Could you please tell me more about Kate definitions — I've looked into it but documentation is rather big, and different versions have different documentation so I got a bit lost. My guess is that these are definitions intended for code editing, and that they are meant to be release-specific.

Wouldn't it be good to fork away from the upstream and find maintainers for each language that can ensure that all keywords are updated in a cumulative manner, and to include older keywords that might have been renamed or abrogated?

I know that the current list of languages is already quite big, and this might make maintainance more diffcoult. But in my view, it's better to have a lang definiton not updated to the latest lang version but which preserves all the previous version's keywords than having the latest version covered at the expenses of all previous versions.

What's your view on this?

jgm commented 7 years ago

+++ Tristano Ajmone [Jun 01 17 03:48 ]:

I could look into it and try to understand if the commands list is cumulative or release-specific, but then the issue would be again on how to handle language definitons:

  • Can skylighting accept some users updates diverging from the current upstream for certain languages?

I like to avoid this, but yes, it's possible in cases like this.

* How is the cumulative vs release-specifc (ie: highlighter vs
  editor) question going to be handled?

Since skylighting is a new improvement on pandoc, and since its main usage is going to be for highlighting code, I think that it's worth ensuring that language definitions take a cumulative keywords approach, so that old and newer code can be highlighted alike.

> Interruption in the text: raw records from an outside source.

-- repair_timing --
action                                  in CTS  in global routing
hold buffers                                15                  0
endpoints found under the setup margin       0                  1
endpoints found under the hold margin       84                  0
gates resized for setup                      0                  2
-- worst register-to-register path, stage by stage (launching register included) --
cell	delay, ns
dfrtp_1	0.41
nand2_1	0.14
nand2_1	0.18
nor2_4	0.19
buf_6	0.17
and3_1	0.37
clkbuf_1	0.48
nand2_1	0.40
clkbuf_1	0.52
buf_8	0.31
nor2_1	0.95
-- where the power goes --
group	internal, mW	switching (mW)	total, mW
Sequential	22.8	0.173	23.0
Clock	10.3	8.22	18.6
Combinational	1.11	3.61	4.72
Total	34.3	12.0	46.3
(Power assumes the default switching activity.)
### config.mk
export PLATFORM = sky130hd
export DESIGN_NAME = eth_vlan_ipv4_l4_header_parser
export DESIGN_NICKNAME = d
export VERILOG_FILES = /design/src/rtl/ehp_pkg.sv /design/src/rtl/ehp_capture.sv /design/src/rtl/ehp_verdict.sv /design/src/rtl/eth_vlan_ipv4_l4_header_parser.sv
export SDC_FILE = /design/constraint.sdc
export NUM_CORES = 1
export LEC_CHECK = 0
export BUFFER_PORTS_ARGS = -buffer_cell sky130_fd_sc_hd__buf_2
export CAP_MARGIN = 20
export CORE_MARGIN = 2
export CORE_UTILIZATION = 30
export DETAILED_ROUTE_END_ITERATION = 12
export SYNTH_ARGS = -nofsm -noshare
export SYNTH_HDL_FRONTEND = slang
export SYNTH_HIERARCHICAL = 1
export SYNTH_SLANG_ARGS = --single-unit
### constraint.sdc
create_clock -name clk -period 17.1 [get_ports clk]
set_input_delay 3.42 -clock clk [delete_from_list [all_inputs] [get_ports clk]]
set_output_delay 3.42 -clock clk [all_outputs]
set_load 0.02 [all_outputs]
==> src/rtl/lrv_pkg.sv <==
// Shared types and constants for the log range to realized volatility ratio block.
// Used by the front queue, the log unit, the back end and the top level.
package lrv_pkg;

    // One bar after classification by the front end.
    typedef struct packed {
        logic signed [31:0] high_price;
        logic signed [31:0] low_price;
        logic signed [31:0] close_price;
        logic               range_valid;
        logic               close_ok;
        logic               row_end;
    } bar_t;

    // Request to the log-ratio unit: ln(num/den), both positive Q16.16.
    typedef struct packed {
        logic        start;
        logic [30:0] num;
        logic [30:0] den;
    } ln_req_t;

    // Response of the log-ratio unit, result in signed Q4.28.
    typedef struct packed {
        logic               done;
        logic signed [31:0] result;
    } ln_rsp_t;

    // ln(2) in Q0.31.
    localparam logic [30:0] LN2_Q31 = 31'd1488522236;

    localparam int LOG_ITERS  = 32;
    localparam int SQRT_ITERS = 32;
    localparam int DIV_ITERS  = 48;

    // Position of the highest set bit of a 31-bit value.
    function automatic logic [4:0] msb_index(input logic [30:0] v);
        logic [4:0] idx;
        idx = 5'd0;
        for (int i = 0; i < 31; i++)
        begin
            if (v[i])
            begin
                idx = 5'(i);
            end
        end
        return idx;
    endfunction

endpackage

==> src/rtl/lrv_front.sv <==
// Input side: accepts bars, classifies the last price, and queues them.
// Depends on lrv_pkg for the queued bar type.
module lrv_front #(
    parameter int QUEUE_DEPTH = 4
) (
    input  logic                clk,
    input  logic                rst_n,
    input  logic                s_axis_tvalid,
    output logic                s_axis_tready,
    input  logic [95:0]         s_axis_tdata,   // high_price, low_price, close_price
    input  logic [1:0]          s_axis_tuser,   // range_valid, close_valid
    input  logic                s_axis_tlast,   // row_end
    output logic                q_valid,
    input  logic                q_ready,
    output lrv_pkg::bar_t       q_item
);
    import lrv_pkg::*;

    localparam int PTR_W = (QUEUE_DEPTH > 1) ? $clog2(QUEUE_DEPTH) : 1;
    localparam int CNT_W = $clog2(QUEUE_DEPTH + 1);

    bar_t             entry_reg [QUEUE_DEPTH];
    logic [PTR_W-1:0] wr_ptr_reg, wr_ptr_next;
    logic [PTR_W-1:0] rd_ptr_reg, rd_ptr_next;
    logic [CNT_W-1:0] count_reg, count_next;
    bar_t             in_bar;
    logic             push;
    logic             pop;

    // Classify the incoming bar: a last price counts only if present and positive.
    always_comb
    begin
        in_bar.high_price  = $signed(s_axis_tdata[31:0]);
        in_bar.low_price   = $signed(s_axis_tdata[63:32]);
        in_bar.close_price = $signed(s_axis_tdata[95:64]);
        in_bar.range_valid = s_axis_tuser[0];
        in_bar.close_ok    = s_axis_tuser[1] && ($signed(s_axis_tdata[95:64]) > 32'sd0);
        in_bar.row_end     = s_axis_tlast;
    end

    assign s_axis_tready = (count_reg != CNT_W'(QUEUE_DEPTH));
    assign push          = s_axis_tvalid && s_axis_tready;
    assign q_valid       = (count_reg != '0);
    assign pop           = q_valid && q_ready;
    assign q_item        = entry_reg[rd_ptr_reg];

    // Pointer and fill-count update.
    always_comb
    begin
        wr_ptr_next = wr_ptr_reg;
        rd_ptr_next = rd_ptr_reg;
        count_next  = count_reg;
        if (push)
        begin
            wr_ptr_next = (wr_ptr_reg == PTR_W'(QUEUE_DEPTH - 1)) ? '0 : wr_ptr_reg + 1'b1;
        end
        if (pop)
        begin
            rd_ptr_next = (rd_ptr_reg == PTR_W'(QUEUE_DEPTH - 1)) ? '0 : rd_ptr_reg + 1'b1;
        end
        if (push && !pop)
        begin
            count_next = count_reg + 1'b1;
        end
        else if (pop && !push)
        begin
            count_next = count_reg - 1'b1;
        end
    end

    always_ff @(posedge clk or negedge rst_n)
    begin
        if (!rst_n)
        begin
            wr_ptr_reg <= '0;
            rd_ptr_reg <= '0;
            count_reg  <= '0;
        end
        else
        begin
            wr_ptr_reg <= wr_ptr_next;
            rd_ptr_reg <= rd_ptr_next;
            count_reg  <= count_next;
        end
    end

    // Queue storage, payload only.
    always_ff @(posedge clk)
    begin
        if (push)
        begin
            entry_reg[wr_ptr_reg] <= in_bar;
        end
    end

endmodule

==> config.mk <==
export PLATFORM = sky130hd
export DESIGN_NAME = lrv_front
export DESIGN_NICKNAME = d
export VERILOG_FILES = /design/src/rtl/lrv_pkg.sv /design/src/rtl/lrv_front.sv
export SDC_FILE = /design/constraint.sdc
export NUM_CORES = 1
export LEC_CHECK = 0
export BUFFER_PORTS_ARGS = -buffer_cell sky130_fd_sc_hd__buf_2
export CORE_MARGIN = 5
export CORE_UTILIZATION = 55
export CTS_CLUSTER_SIZE = 28
export DETAILED_ROUTE_END_ITERATION = 6
export PLACE_DENSITY = 0.77
export SKIP_LAST_GASP = 1
export SYNTH_ARGS = -nofsm -noshare
export SYNTH_HDL_FRONTEND = slang
export SYNTH_SLANG_ARGS = --single-unit
==> constraint.sdc <==
create_clock -name clk -period 4.9 [get_ports clk]
set_input_delay 0.245 -clock clk [delete_from_list [all_inputs] [get_ports clk]]
set_output_delay 0.245 -clock clk [all_outputs]
set_load 0.005 [all_outputs]
==> impl_metrics.yaml, run 1 <==
logic_synthesis:
  synth.distinct_cells: 20
  synth-edff-count: 396
  ys_async_sr_fraction: 0.0174
  synth_compound_area_frac: 0.00118
  synth_ff_type: "edfxtp_1"
  avgSynthCellArea_um2: 26.1
  synth_nets: 676
  synth_warnings: 0
  synthTopCellsByCount: "edfxtp_1 (396), mux4_2 (99), buf_2 (11)"
  synth-simple-area-share: 0.00787
  synth_top_area_frac: 0.804
  synth_most_common_cell: "edfxtp_1"
  synthAdderAreaFrac: 0.00643
  synthTopCellsByArea: "edfxtp_1 (80%), mux4_2 (15%), dfrtp_1 (1.2%), buf_6 (0.76%), ha_1 (0.51%)"
  synth_area_um2: 14800
  ys_seq_area_frac: 0.816
  synthCells: 566
  synth-seq-cells: 403
  yosys.area.top_type: "edfxtp_1"
  synthMuxAreaShare: 0.155
  synth_top_family_by_area: "multiplexers"
  synthXorXnorAreaFrac: 0.00178
place:
  io_buffers: 203
  gp_congestion: 0.772
  dp_hpwl_mm: 18.3
  placed_cell_area_um2: 16200
power:
  powerDensity_nw_per_um2: 570
  seqPwrFrac: 0.464
  p_clk_frac: 0.269
  swShare: 0.275
  internal_power_uw: 7590
  p_comb_frac: 0.267
  ir_drop_mv: 0.730
  switchingPower_uw: 2880
  leakagePower_uw: 0.00635
timing:
  tns_ps: 0
  finClkSkew_ps: 9.63
  fmax_mhz: 335
  drv_slew: 0
  post-route-period-util: 0.609
  worstMarginPinSlew_ps: 1160
  setup_viol: 0
  final-hold-violation-count: 0
  rsz0062_at_grt: "no"
  relSlewSlack: 0.225
  min_period_ps: 2990
drt:
  drc: 0
  drt_wl_total_mm: 30.0
  wl_per_cell_um: 23.6
  dr.first_iter.drc_count: 649
  drtAntennaViolNets: 0
  viasPerCell: 5.68
  drt-pass1-iter-count: 5
  vias: 7218
setup_path:
  worst_ep_arrival_time_ps: 2740
  required_ps: 4660
  start_kind: "register"
  path_max_fanout: 79
  crit_type: "reg -> out"
  cp-end-kind: "output pin"
grt:
  grt_util_all_layers: 0.199
  first_global_vias: 7735
  antenna_found_initial: 0
  grt_max_degree: 103
  grt-ovfl-total: 0
  grt_pass1_wl_mm: 46.2
finish:
  nNetsFinal: 1008
  fillers: 1670
  area_growth_syn_to_layout_pct: 24.2
  drive_gt1_frac: 0.408
  seqCellArea_um2: 12100
  post-route-util: 0.688
  largest_reg_flops: 396
  multi_input_area_um2: 2550
  stdcell_area_um2: 18400
floorplan:
  initial_core_util: 0.554
  core_um2: 26700
  die_area_um2: 30300
  die_width_um: 174
  rows: 60
  die_h_um: 174
  boundaryPins: 204
clocking:
  clk_pin_slew_ps: 60
  clock_path_buffers: 3
  cts_buffers: 40
  cts_root_buffer: "clkbuf_16"
  cts_tree: "yes"
  clk-insertion-delay-late_ps: 520
  postCtsSetupBuffers: 0
  clkSinkCount: 403
  h-tree-depth: 2
min_path:
  min_path_type: "in -> async"
job:
  drv_cap: 0
status:
  outcome: "finished, final reports clean"
## path summary, 6_finish.rpt
kind | startpoint | endpoint | slack (ps) | cells after the start
worst max-delay path | rd_ptr_reg[1] | q_item[27] | 1910 | 3
worst min-delay path | rst_n | count_reg[0] | 90 | 2
worst max register to register | count_reg[0] | entry_reg[1][40] | 2280 | 4
worst min register to register | count_reg[2] | count_reg[2] | 530 | 1
max in group asynchronous | rst_n | rd_ptr_reg[1] | 4640 | 2
min in group clk | s_axis_tuser[1] | entry_reg[2][1] | 120 | 2
## cells in the final DEF, fill, tap and decap left out, types with 4 or more instances in the layout
cell type / synthesis / routed
buf_4: 0 / 9
mux2_2: 5 / 5
clkinv_1: 0 / 5
dfrtp_1: 7 / 5
inv_1: 4 / 4
dlygate4sd3_1: 0 / 99
nor2_1: 4 / 4
buf_2: 11 / 203
mux4_2: 99 / 99
clkbuf_1: 1 / 11
ha_1: 6 / 6
clkbuf_16: 0 / 41
edfxtp_1: 396 / 396
and2_4: 0 / 4
nor4_1: 8 / 8
clkinv_2: 0 / 10
## logic make-up (layout without fill, tap and decap cells)
logic type                 count (synthesis)  in the layout
AOI/OAI and AO/OA                          2              2
muxes                                    104            104
adders and majority gates                  7              7
buffers and inverters                     26            388
and+or+nand+nor                           21             21
other                                      0              1
DFF                                      403            403
xor gates and xnor gates                   3              3
## critical path, stage by stage, from the launching register on
cell     delay (ps)
dfrtp_4        1180
buf_4           480
mux4_2          360
buf_2           160
## metal layers
layer | track usage | wire (um)
met5 | 0 | 0
met4 | 0.0495 | 592
met3 | 0.0470 | 2160
met2 | 0.324 | 15100
met1 | 0.280 | 12200
## per-stage QoR
stage	hold WS, ps	instances	worst slack [ps]	power, uW
after floorplan	-50.6	566	1280	6620
after global placement	81.9	1098	2390	7620
after detailed placement	87.9	1098	2240	7730
after CTS	73.7	1269	1850	10600
after global routing	85.2	1269	1770	11000
final	85.9	1270	1910	10500
## what timing repair did
action | CTS | global route
gates resized for setup | 0 | 0
endpoints found under the hold margin | 396 | 0
hold buffers | 99 | 0
## final cells by class
class | count | area share
diodes | 1 | 0.000136
clock buffers | 54 | 0.0596
clock inverters | 18 | 0.00633
inverters | 4 | 0.000817
multi-input cells | 137 | 0.139
flip-flops and latches | 403 | 0.657
well taps | 341 | 0.0232
repair buffers | 312 | 0.114
## power by group through the flow
stage          registers, uW  clock network (uW)  logic (uW)
2_1_floorplan           4780                   0        1830
3_3_place_gp            4880                   0        2730
3_5_place_dp            4940                   0        2790
4_1_cts                 4870                2860        2870
5_1_grt                 4920                3030        3020
6_report                4860                2820        2790
Note: power is estimated with default switching activity, not from simulation.
==> run 2, diff against run 1 <==
--- a/config.mk
+++ b/config.mk
@@ -5,12 +5,13 @@
 export SDC_FILE = /design/constraint.sdc
 export NUM_CORES = 1
 export LEC_CHECK = 0
+export ABC_AREA = 1
 export BUFFER_PORTS_ARGS = -buffer_cell sky130_fd_sc_hd__buf_2
 export CORE_MARGIN = 5
-export CORE_UTILIZATION = 55
+export CORE_UTILIZATION = 52
 export CTS_CLUSTER_SIZE = 28
 export DETAILED_ROUTE_END_ITERATION = 6
-export PLACE_DENSITY = 0.77
+export PLACE_DENSITY = 0.76
 export SKIP_LAST_GASP = 1
 export SYNTH_ARGS = -nofsm -noshare
 export SYNTH_HDL_FRONTEND = slang
==> constraint.sdc (replaced) <==
create_clock -name clk -period 2.7 [get_ports clk]
set_input_delay 0.135 -clock clk [delete_from_list [all_inputs] [get_ports clk]]
set_output_delay 0.135 -clock clk [all_outputs]
set_load 0.005 [all_outputs]
==> run 2 against run 1 <==
Net effect:
- worst setup slack worse by 1800 ps
- final area increased by 3.8%
- first-iteration DRC count rose by 6.2%
- global-route usage is essentially flat
- clock power is 94% higher
- die area increased by 8.9%
- non-clock buffer count up 10
- critical path depth is 1 higher
- sequential power increased by 74%
- area after synthesis is 3.4% higher
- synthesized cell count increased by 84%
- combinational power rose by 140%
- critical endpoint is now q_item[81]
- highest routed layer unchanged
==> impl_metrics.yaml, run 2 <==
logic_synthesis:
  synth_ff_type: "edfxtp_1"
  synth_top_area_frac: 0.777
  ys_seq_area_frac: 0.788
  synthCells: 1041
  ys_async_sr_fraction: 0.0174
  synth_nets: 1151
  avgSynthCellArea_um2: 14.7
  synth_area_um2: 15300
  yosys.area.top_type: "edfxtp_1"
  synthTopCellsByArea: "edfxtp_1 (78%), o21ai_0 (5.5%), nor2_1 (5.4%), o22ai_1 (3.6%), buf_6 (1.2%)"
  synthTopCellsByCount: "edfxtp_1 (396), nor2_1 (220), o21ai_0 (169)"
  synth-seq-cells: 403
  synth_warnings: 0
  synth_most_common_cell: "edfxtp_1"
  synth-edff-count: 396
  synth.distinct_cells: 23
setup_path:
  start_kind: "register"
  worst_ep_arrival_time_ps: 2470
  required_ps: 2570
  cp-end-kind: "output pin"
  path_max_fanout: 200
  crit_type: "reg -> out"
clocking:
  h-tree-depth: 2
  postCtsSetupBuffers: 0
  cts_tree: "yes"
  clock_path_buffers: 3
  clk-insertion-delay-late_ps: 530
  clkSinkCount: 403
  clk_pin_slew_ps: 60
  cts_root_buffer: "clkbuf_16"
  cts_buffers: 42
timing:
  rsz0062_at_grt: "no"
  final-hold-violation-count: 0
  finClkSkew_ps: 14.8
  worstMarginPinSlew_ps: 1020
  relSlewSlack: 0.321
  min_period_ps: 2610
  setup_viol: 0
  drv_slew: 0
  tns_ps: 0
  fmax_mhz: 383
  post-route-period-util: 0.967
finish:
  area_growth_syn_to_layout_pct: 24.7
  fillers: 2026
  final_cell_mix: "edfxtp_1 (396), nor2_1 (216), buf_2 (203), o21ai_0 (169), dlygate4sd3_1 (101)"
  drive_gt1_frac: 0.222
  nNetsFinal: 1453
  post-route-util: 0.661
  largest_reg_flops: 396
  final_common_cell: "edfxtp_1"
grt:
  first_global_vias: 9942
  grt_max_degree: 201
  grt-ovfl-total: 0
  antenna_found_initial: 2
  grt_pass1_wl_mm: 52.8
  grt_util_all_layers: 0.199
place:
  gp_congestion: 0.751
  dp_hpwl_mm: 18.3
  io_buffers: 203
drt:
  dr.first_iter.drc_count: 689
  wl_per_cell_um: 19.0
  drc: 0
  drtAntennaViolNets: 0
  viasPerCell: 5.48
  drt_wl_total_mm: 33.4
  drt-pass1-iter-count: 5
  vias: 9648
floorplan:
  rows: 62
  boundaryPins: 204
  die_width_um: 182
  die_h_um: 182
  die_area_um2: 33000
  core_um2: 28900
  initial_core_util: 0.530
power:
  ir_drop_mv: 0.767
  powerDensity_nw_per_um2: 1080
  leakagePower_uw: 0.00667
job:
  drv_cap: 0
status:
  outcome: "finished, final reports clean"
min_path:
  min_path_type: "in -> reg"
-- run 2: changes by cell type in the layout (fill, tap and decap cells not counted), sizes merged, moves of 14 or more --
cell	delta
mux4	-99
nand2	+14
nor2	+226
o21ai	+200
o22ai	+99
-- run 2: stage by stage --
| step | std cells | cell area [um^2] | total power [uW] | setup WS (ps) | hold WS (ps) |
|---|---|---|---|---|---|
| after CTS | 1758 | 19100 | 20800 | 184 | 9.69 |
| after floorplan | 1041 | 15300 | 12600 | -1040 | -161 |
| after global routing | 1760 | 19100 | 21700 | 22.9 | 27.8 |
| after detailed placement | 1582 | 16700 | 15200 | 613 | -24.4 |
| final | 1761 | 19100 | 20600 | 90.3 | 32.3 |
| after global placement | 1582 | 16700 | 15000 | 673 | -26.3 |
-- run 2: area by class of cell --
cell class,count,area (um^2),area share
antenna,3,7.51,0.000394
clock buffer,51,1110,0.0580
clock inverter,24,206,0.0108
inverter,14,60.1,0.00315
multi-input combinational,560,2800,0.147
sequential,403,12100,0.633
tap,384,480,0.0252
timing repair buffer,322,2340,0.123
-- run 2: what timing repair did --
item | 4_1_cts | 5_1_grt
gates resized for setup | 0 | 0
hold endpoints to repair | 401 | 0
hold buffers | 101 | 0
-- run 2: power breakdown --
group	switching [uW]	internal (uW)	total, uW
Combinational	4270	2380	6650
Sequential	266	8220	8480
Clock	2260	3200	5460
Total	6800	13800	20600
-- run 2: per-layer routing --
| layer | vias to the layer above | track usage | share of wire |
|---|---|---|---|
| li1 | 4522 | - | - |
| met1 | 4782 | 0.255 | 0.40 |
| met2 | 276 | 0.348 | 0.52 |
| met3 | 68 | 0.0340 | 0.056 |
| met4 | 0 | 0.0630 | 0.026 |
| met5 | - | 0 | 0 |
-- run 2: worst paths after layout --
kind,slack (ps),cells past startpoint,to,startpoint
worst max-delay path,90,4,q_item[81],rd_ptr_reg[0]
worst min-delay path,30,3,entry_reg[2][1],s_axis_tuser[1]
worst max register to register,570,9,count_reg[1],count_reg[1]
worst min register to register,540,1,count_reg[0],count_reg[0]
max in group asynchronous,1870,3,rd_ptr_reg[0],rst_n
min in group asynchronous,560,3,count_reg[1],rst_n
-- run 2: logic make-up after synthesis --
kind of cell               count (synthesis)  share of synthesized area
DFF                                      403                      0.788
AOI/OAI and AO/OA                        302                      0.111
xor gates and xnor gates                   2                    0.00114
adders and majority gates                  7                    0.00621
buffers and inverters                     78                     0.0303
and+or+nand+nor                          249                     0.0630
-- run 2: worst max-delay path: stages, from the launching register on --
cell	delay [ps]
dfrtp_4	450
buf_12	480
o21ai_0	220
o22ai_1	290
buf_2	170
===== config.mk =====
export PLATFORM = sky130hd
export DESIGN_NAME = rv32i_instruction_decoder_top_flat
export DESIGN_NICKNAME = d
export VERILOG_FILES = /design/src/sv/rvid_pkg.sv /design/src/sv/rvid_ifs.sv /design/src/sv/rvid_decode.sv /design/src/sv/rvid_addgen.sv /design/src/sv/rv32i_instruction_decoder_top.sv /design/src/flat_wrapper.sv
export SDC_FILE = /design/constraint.sdc
export NUM_CORES = 1
export LEC_CHECK = 0
export BUFFER_PORTS_ARGS = -buffer_cell sky130_fd_sc_hd__buf_4
export CAP_MARGIN = 20
export CELL_PAD_IN_SITES_DETAIL_PLACEMENT = 1
export CELL_PAD_IN_SITES_GLOBAL_PLACEMENT = 2
export CORE_MARGIN = 1
export CORE_UTILIZATION = 44
export CTS_CLUSTER_SIZE = 16
export DETAILED_ROUTE_END_ITERATION = 12
export PLACE_DENSITY = 0.86
export SLEW_MARGIN = 20
export SYNTH_ARGS = -nofsm -noshare
export SYNTH_HDL_FRONTEND = slang
export SYNTH_HIERARCHICAL = 1
export SYNTH_SLANG_ARGS = --single-unit

===== constraint.sdc =====
create_clock -name clk -period 11.8 [get_ports clk]
set_input_delay 0.59 -clock clk [delete_from_list [all_inputs] [get_ports clk]]
set_output_delay 0.59 -clock clk [all_outputs]
set_load 0.05 [all_outputs]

Yes, that makes sense to me. And I believe that's basically the approach kate takes. They don't have multiple definitions for different versions of languages. However, you could ask on a list for kate developers to see if they have a policy on this.

Could you please tell me more about Kate definitions — I've looked into it but documentation is rather big, and different versions have different documentation so I got a bit lost. My guess is that these are definitions intended for code editing, and that they are meant to be release-specific.

All I can say is to read the documentation and look at some examples.

Wouldn't it be good to fork away from the upstream and find maintainers for each language that can ensure that all keywords are updated in a cumulative manner, and to include older keywords that might have been renamed or abrogated?

No. That's too much manual work. Even supposing we could find people, they will inevitably stop maintaining their languages. It ends up being too big a burden on me.